_Required action_
Please output the data below exactly as given, starting at its first line and stopping after the line that contains "4 | reg_c 4 |".

_Source information_
Segment Open

<file path="src/hw/mem_pkg.sv">
package mem_pkg;

    // ------------------------------------------------------------
    // Instruction format
    // ------------------------------------------------------------
    // | opcode 4 | reg_a 4 | immediate 16 | reg_b 4 | reg_c 4 |
    localparam int INSTR_WIDTH = 32;  // Fixed by the instruction format
    localparam int WORD_WIDTH  = 16;  // One word is exactly one immediate
    localparam int REG_WIDTH   = 4;   // Width of each register field

    localparam int OPCODE_HI = 31;
    localparam int OPCODE_LO = 28;
    localparam int REG_A_HI  = 27;  // Word index for LOADI and replace-c for WRITEB
    localparam int REG_A_LO  = 24;
    localparam int IMM_HI    = 23;  // Line address or word value
    localparam int IMM_LO    = 8;
    localparam int REG_B_HI  = 7;   // The fma-valid field of WRITEB
    localparam int REG_B_LO  = 4;
    localparam int REG_C_HI  = 3;   // Not used by the memory
    localparam int REG_C_LO  = 0;

    localparam int WORDS_PER_FMA = 3;  // Each FMA takes an a, b and c word

    // ------------------------------------------------------------
    // Opcodes and write sources
    // ------------------------------------------------------------
    // The whole ISA is listed so that core opcodes decode cleanly as no-ops
    typedef enum logic [3:0] {
        OP_NOP    = 4'b0000,
        OP_END    = 4'b0001,  // Core only
        OP_XOR    = 4'b0010,  // Core only
        OP_ADDI   = 4'b0011,  // Core only
        OP_BGE    = 4'b0100,  // Core only
        OP_JUMP   = 4'b0101,  // Core only
        OP_SMA    = 4'b0110,  // Set the line address
        OP_LOADI  = 4'b0111,  // Put an immediate into one staging word
        OP_SENDL  = 4'b1000,  // Write the staging line to the line address
        OP_LOADB  = 4'b1001,  // Write the captured buffer line to the immediate address
        OP_WRITEB = 4'b1010   // Read the immediate address out to the FMAs
    } opcode_e;

    // Chooses which line goes into the RAM on a write
    typedef enum logic {
        SRC_STAGING = 1'b0,
        SRC_BUFFER  = 1'b1
    } line_src_e;

endpackage

</file>
<file path="src/hw/line_assembler.sv">
`timescale 1ns/1ps

module line_assembler
    import mem_pkg::*;
#(
    parameter int FMA_COUNT = 2,
    localparam int WORDS_PER_LINE = WORDS_PER_FMA * FMA_COUNT,
    localparam int LINE_WIDTH = WORDS_PER_LINE * WORD_WIDTH
) (
    input  logic                   clk_in,
    input  logic                   rst_in,
    input  logic                   word_load,
    input  logic [REG_WIDTH-1:0]   word_index,
    input  logic [WORD_WIDTH-1:0]  word_data,
    input  line_src_e              write_src,
    input  logic [LINE_WIDTH-1:0]  write_buffer_read_in,
    input  logic                   write_buffer_valid_in,
    output logic [LINE_WIDTH-1:0]  write_line    // Data for the next RAM write
);

    // ------------------------------------------------------------
    // Staging line
    // ------------------------------------------------------------
    logic [LINE_WIDTH-1:0] staging_line;

    // Word 0 sits in the top bits so a line reads a0 b0 c0 a1 b1 c1 from the MSB down
    always_ff @(posedge clk_in) begin
        if (rst_in) begin
            staging_line <= '0;
        end else if (word_load) begin
            for (int w = 0; w < WORDS_PER_LINE; w++) begin
                if (word_index == REG_WIDTH'(w)) begin
                    staging_line[(WORDS_PER_LINE - 1 - w) * WORD_WIDTH +: WORD_WIDTH] <= word_data;
                end
            end
            // An index past the last word matches nothing and is dropped
        end
    end

    // ------------------------------------------------------------
    // Write buffer capture
    // ------------------------------------------------------------
    // The capture goes through one holding stage so that LOADB sampled at
    // edge N writes the line captured before N, even if a new line arrives on N
    logic [LINE_WIDTH-1:0] incoming_line;
    logic                  incoming_valid;
    logic [LINE_WIDTH-1:0] captured_line;

    always_ff @(posedge clk_in) begin
        if (rst_in) begin
            incoming_valid <= 1'b0;
        end else begin
            incoming_valid <= write_buffer_valid_in;
        end
    end

    always_ff @(posedge clk_in) begin
        if (write_buffer_valid_in) begin
            incoming_line <= write_buffer_read_in;  // Latest line from the buffer
        end
        if (incoming_valid) begin
            captured_line <= incoming_line;  // Visible to LOADB one edge later
        end
    end

    // Write data is picked from whichever line the decoder asked for
    assign write_line = (write_src == SRC_BUFFER) ? captured_line : staging_line;

endmodule

</file>
<file path="config.mk">
export PLATFORM = sky130hd
export DESIGN_NAME = line_assembler
export DESIGN_NICKNAME = d
export VERILOG_FILES = /design/src/hw/mem_pkg.sv /design/src/hw/line_assembler.sv
export SDC_FILE = /design/constraint.sdc
export NUM_CORES = 1
export LEC_CHECK = 0
export BUFFER_PORTS_ARGS = -buffer_cell sky130_fd_sc_hd__buf_4
export CELL_PAD_IN_SITES_DETAIL_PLACEMENT = 2
export CELL_PAD_IN_SITES_GLOBAL_PLACEMENT = 2
export CORE_UTILIZATION = 44
export CTS_BUF_LIST = sky130_fd_sc_hd__clkbuf_4
export CTS_CLUSTER_DIAMETER = 100
export CTS_CLUSTER_SIZE = 20
export DETAILED_ROUTE_END_ITERATION = 8
export GPL_TIMING_DRIVEN = 0
export PLACE_DENSITY_LB_ADDON = 0.1
export SETUP_SLACK_MARGIN = 0.1
export SLEW_MARGIN = 20
export SYNTH_ARGS = -nofsm -noshare
export SYNTH_HDL_FRONTEND = slang
export SYNTH_SLANG_ARGS = --single-unit
</file>
<file path="constraint.sdc">
create_clock -name clk_in -period 7.1 [get_ports clk_in]
set_input_delay 0.71 -clock clk_in [delete_from_list [all_inputs] [get_ports clk_in]]
set_output_delay 0.71 -clock clk_in [all_outputs]
set_load 0.03 [all_outputs]
</file>
# Yosys cells after proc, flatten, opt, wreduce, memory -nomap -nowiden
# Cells that the tools add are included.
# Widths: inputs -> output; s select.
[word_totals]
register_bits = 289
in_bits = 121
out_inout_bits = 96
word_cells = 22
[op_classes]
eq_ne = 5
muxes = 1
n_reduce_logical = 7
[op_table]
columns = ["op", "count"]
rows = [
  ["$mux 96", 1],
  ["$reduce_and 2->1", 6],
  ["$eq 4x2->1 const B", 2],
  ["$eq 4x3->1 const B", 2],
  ["$eq 4x1->1 const B", 1],
  ["$logic_not 4->1", 1],
]

# Longest topological paths before layout
[depth]
word_depth = 2
mapped_depth = 5
depth_no_buf = 3

# Least setup slack after synthesis
# No wires, ideal clock.
[synth_timing]
path_type = "reg-to-reg"
from = "register incoming_valid"
to = "register captured_line[0] (enable)"
setup_time_ns = 0.463
arrival_ns = 2.372
required_time_ns = 6.637
setup_slack_ns = 4.265
path_stages_with_launch = 1
path_buffers = 0
period_less_slack_ns = 2.835
path_cell_list = "dfxtp_1"
[synth_rtl]
columns = ["element", "line_no", "rtl"]
rows = [
  ["from (decl)", "line_assembler.sv:46", "logic incoming_valid;"],
  ["from (signal assigned)", "line_assembler.sv:53", "incoming_valid <= write_buffer_valid_in;"],
  ["to (signal assigned)", "line_assembler.sv:62", "captured_line <= incoming_line;"],
  ["to (decl)", "line_assembler.sv:47", "logic [LINE_WIDTH-1:0] captured_line;"],
]
# No word-level cell between the ends.

# Worst setup path after layout
[layout_timing]
from = "input port write_src"
to = "output port write_line[63]"
[layout_between]
elab_chain_len = 1
[layout_rtl]
columns = ["element", "line_no", "rtl"]
rows = [
  ["from (decl)", "line_assembler.sv:15", "input line_src_e write_src,"],
  ["$mux 96", "line_assembler.sv:67", "assign write_line = (write_src == SRC_BUFFER) ? captured_line : staging_line;"],
  ["to (decl)", "line_assembler.sv:18", "output logic [LINE_WIDTH-1:0] write_line"],
]
# No other way between the ends.

==> Implementation_results.wiki <==
{| class="wikitable"
! Metric !! Value
|-
| Data required, critical path || 6.39 ns
|-
| Horizontal die dimension || 158 µm
|-
| Share of post-route cells with drive strength above 1 || 41.9%
|-
| Insertion delay to the later sink of the worst-skew pair || slightly above 0.7 ns
|-
| Max-cap violation count || 0
|-
| CTS HTree Levels || 1
|-
| First-pass detailed-route iteration total || 4
|-
| Slew Limit Fails || 0
|-
| Share of Yosys cell area claimed by the top area cell type || between 50 and 60%
|-
| Largest net degree at the start of global routing || 98
|-
| Leading cell types by total area after synthesis || edfxtp_1, dfxtp_1, mux2_2
|-
| Initial core utilization || 45.3%
|-
| Synth Register Bits || about 290
|-
| Final worst path period share || 42.9%
|-
| ANT nets after route || 0
|-
| Startpoint kind of the worst setup timing path || primary input
|-
| Shortest period the worst path allows || between 3 and 4 ns
|-
| Setup crit end kind || primary output
|-
| Final setup violation count || 0
|-
| Area taken by flip-flops and latches || 0.00771 mm²
|-
| Synthesized cell area || 0.0108 mm²
|-
| Worst ir drop on vdd || around 150 µV
|-
| Synth cell types || 20
|-
| Total of buffers placed on input and output ports || 214
|-
| Initial antenna violation count || 2
|-
| Starting DRT DRC Count || 273
|-
| Worst slack after detailed placement || roughly 4 ns
|-
| Static leakage power || around 5.4 nW
|-
| Cts hold-fix bufs || 0
|-
| Via count || 6085
|-
| CTS Buf Count || 18
|-
| Total Die Area || 0.0251 mm²
|-
| Average footprint of a synthesized cell || between 15 and 20 µm²
|-
| Post-Synthesis Net Count || 759
|-
| Post-route worst hold slack || roughly 0.15 ns
|-
| Final instance count without filler cells || ~1200
|-
| Worst setup slack after layout || 4.06 ns
|-
| Hold crit path type || in2reg
|-
| Largest area contributor in the synthesized netlist || edfxtp_1
|-
| Number of warning messages in the yosys log || 0
|-
| Clock tree from TritonCTS || yes
|-
| Cell area after layout || approximately 0.013 mm²
|-
| Number of placed I/O pins || between 200 and 250
|-
| Vertical die dimension || about 160 µm
|-
| Number of global-route vias before repair || 6968
|-
| Total power per unit cell area || roughly 230 mW/mm²
|-
| Sequential-to-total area share from yosys stat || 71.6%
|-
| WL per Instance || around 24 µm
|-
| Most frequent standard cell in the layout excluding fill and tap cells || buf_4
|-
| Worst clock skew on the final layout || between 0.03 and 0.04 ns
|-
| Post-DP Area || 0.0128 mm²
|-
| Largest fanout on the critical path || 10
|-
| Overflow left after global routing || 0
|-
| Final WL || 29000 µm
|-
| Row cnt || 56
|-
| FILL cells || about 2100
|-
| CTS root buf || clkbuf_4
|-
| Setup TNS Final || 0 ns
|-
| CTS Sinks || 289
|-
| Synth-to-layout area growth || 21.4%
|-
| Slew margin rel. || roughly 35%
|-
| Clock-pin slew on the worst setup and hold paths || about 0.23 ns
|-
| Placed insts || approximately 1200
|-
| Area used by multi-input combinational logic || 0.00286 mm²
|-
| Final GP Congestion || 0.752
|-
| Gates resized, CTS repair || 0
|-
| Number of remaining DRC errors || 0
|-
| Actual transition at the worst max-transition pin || 0.968 ns
|-
| Final HPWL from detailed placement || 21000 µm
|-
| Buffer count from post-CTS setup fixing || 0
|-
| Achievable clock frequency || about 0.33 GHz
|-
| Commonest non-fill, non-tap cells in the layout || buf_4, edfxtp_1, nand2b_1
|-
| Global-route wire length before repair || 42500 µm
|-
| Setup Crit Path Kind || in2out
|-
| Maximum count of clock buffers along a single path || 3
|-
| Core box area || 0.0238 mm²
|-
| Total global-route track usage || 23.5%
|-
| Status || completed
|-
| Worst endpoint data arrival time || 2.33 ns
|-
| Final Hold Viols || 0
|-
| Syn Inst Count || 638
|-
| Fin nets || 995
|-
| Setup repair after global routing missed its margin || false
|-
| Via-per-instance ratio || 5.05
|}
## where the power goes
group	switching, W	total, W	internal, W
clock network	0.000501	0.000700	0.000199
logic	0.000189	0.000336	0.000146
registers	0.0000345	0.00193	0.00190
total	0.000725	0.00297	0.00224
## routing by layer
layer,vias up,share of wire [%],global-route usage [%]
met5,-,0.045,0
met4,2,2.6,6.50
met3,44,5.4,4.46
met2,179,52,43.7
met1,3080,40,27.4
li1,2780,-,-
## critical path, stage by stage
cell      delay [ns]
clkbuf_1        0.26
buf_2           0.40
buf_2           0.38
mux2_2          0.40
buf_4           0.17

Segment Closed

_Written response_
<file path="src/hw/mem_pkg.sv">
package mem_pkg;

    // ------------------------------------------------------------
    // Instruction format
    // ------------------------------------------------------------
    // | opcode 4 | reg_a 4 | immediate 16 | reg_b 4 | reg_c 4 |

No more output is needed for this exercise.